The authors concluded that visual estimation of myocardial bridging at conventional angiography is limited to segments with systolic compression of more than 20%.

“The authors need to be applauded for doing this thorough work,” said U. Joseph Schoepf, MD, director of CT research and development at the Medical University of South Carolina, Charleston. “It highlights a very simple truth: 3D volumetric imaging has an advantage over a modality that only shows the vessel lumen.”

  
Volume-rendered CT image in end diastole (100% of R-R interval) in right anterior oblique view depicts tunneled proximal right coronary artery segment (dotted circle in magnified view) in 51-year-old man. A conventional coronary angiogram during systole showed no compression and no milking effect in the segment; thus, the diagnosis of myocardial bridging was not made with conventional angiography. (Source: Radiological Society of North America) 
Schoepf said that in his clinical experience, myocardial bridging occurs in about 20% of the CTA studies they perform. He has never seen, however, a chest pain case where the symptoms were attributable to myocardial bridging.

The best visual technique to diagnose myocardial bridging, according to Schoepf, is curved multiplanar imaging, where the artery stretches out along its course making it easy to identify tunneled segments.

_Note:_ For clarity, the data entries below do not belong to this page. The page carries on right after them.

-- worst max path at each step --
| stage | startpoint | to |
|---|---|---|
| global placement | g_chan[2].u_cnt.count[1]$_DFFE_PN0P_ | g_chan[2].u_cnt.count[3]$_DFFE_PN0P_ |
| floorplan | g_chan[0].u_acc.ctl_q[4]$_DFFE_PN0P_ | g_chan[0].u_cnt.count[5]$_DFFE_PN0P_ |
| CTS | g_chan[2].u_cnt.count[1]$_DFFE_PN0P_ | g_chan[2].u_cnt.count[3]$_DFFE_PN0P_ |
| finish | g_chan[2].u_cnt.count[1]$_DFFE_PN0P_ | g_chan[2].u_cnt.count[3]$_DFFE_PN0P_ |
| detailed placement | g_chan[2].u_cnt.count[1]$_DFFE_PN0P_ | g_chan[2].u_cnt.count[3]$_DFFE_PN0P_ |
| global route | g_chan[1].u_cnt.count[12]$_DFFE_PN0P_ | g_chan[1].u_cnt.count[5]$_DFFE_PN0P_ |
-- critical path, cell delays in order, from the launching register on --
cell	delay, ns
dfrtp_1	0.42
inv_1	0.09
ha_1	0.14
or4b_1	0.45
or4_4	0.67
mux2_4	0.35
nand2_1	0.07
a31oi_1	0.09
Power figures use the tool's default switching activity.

Leschka and colleagues also noted that the coronary segment proximal to myocardial bridging frequently shows a disproportionate degree of atherosclerotic plaque formation, explained by its low wall shear stress. They suggest, therefore, that early identification with CTA of myocardial bridging could become important.

Schoepf noted that the tunneled segments almost never show atherosclerosis. Recent research suggests the tunneled portion is not exposed to the cytokines released by epicardial fat, which trigger atherosclerosis.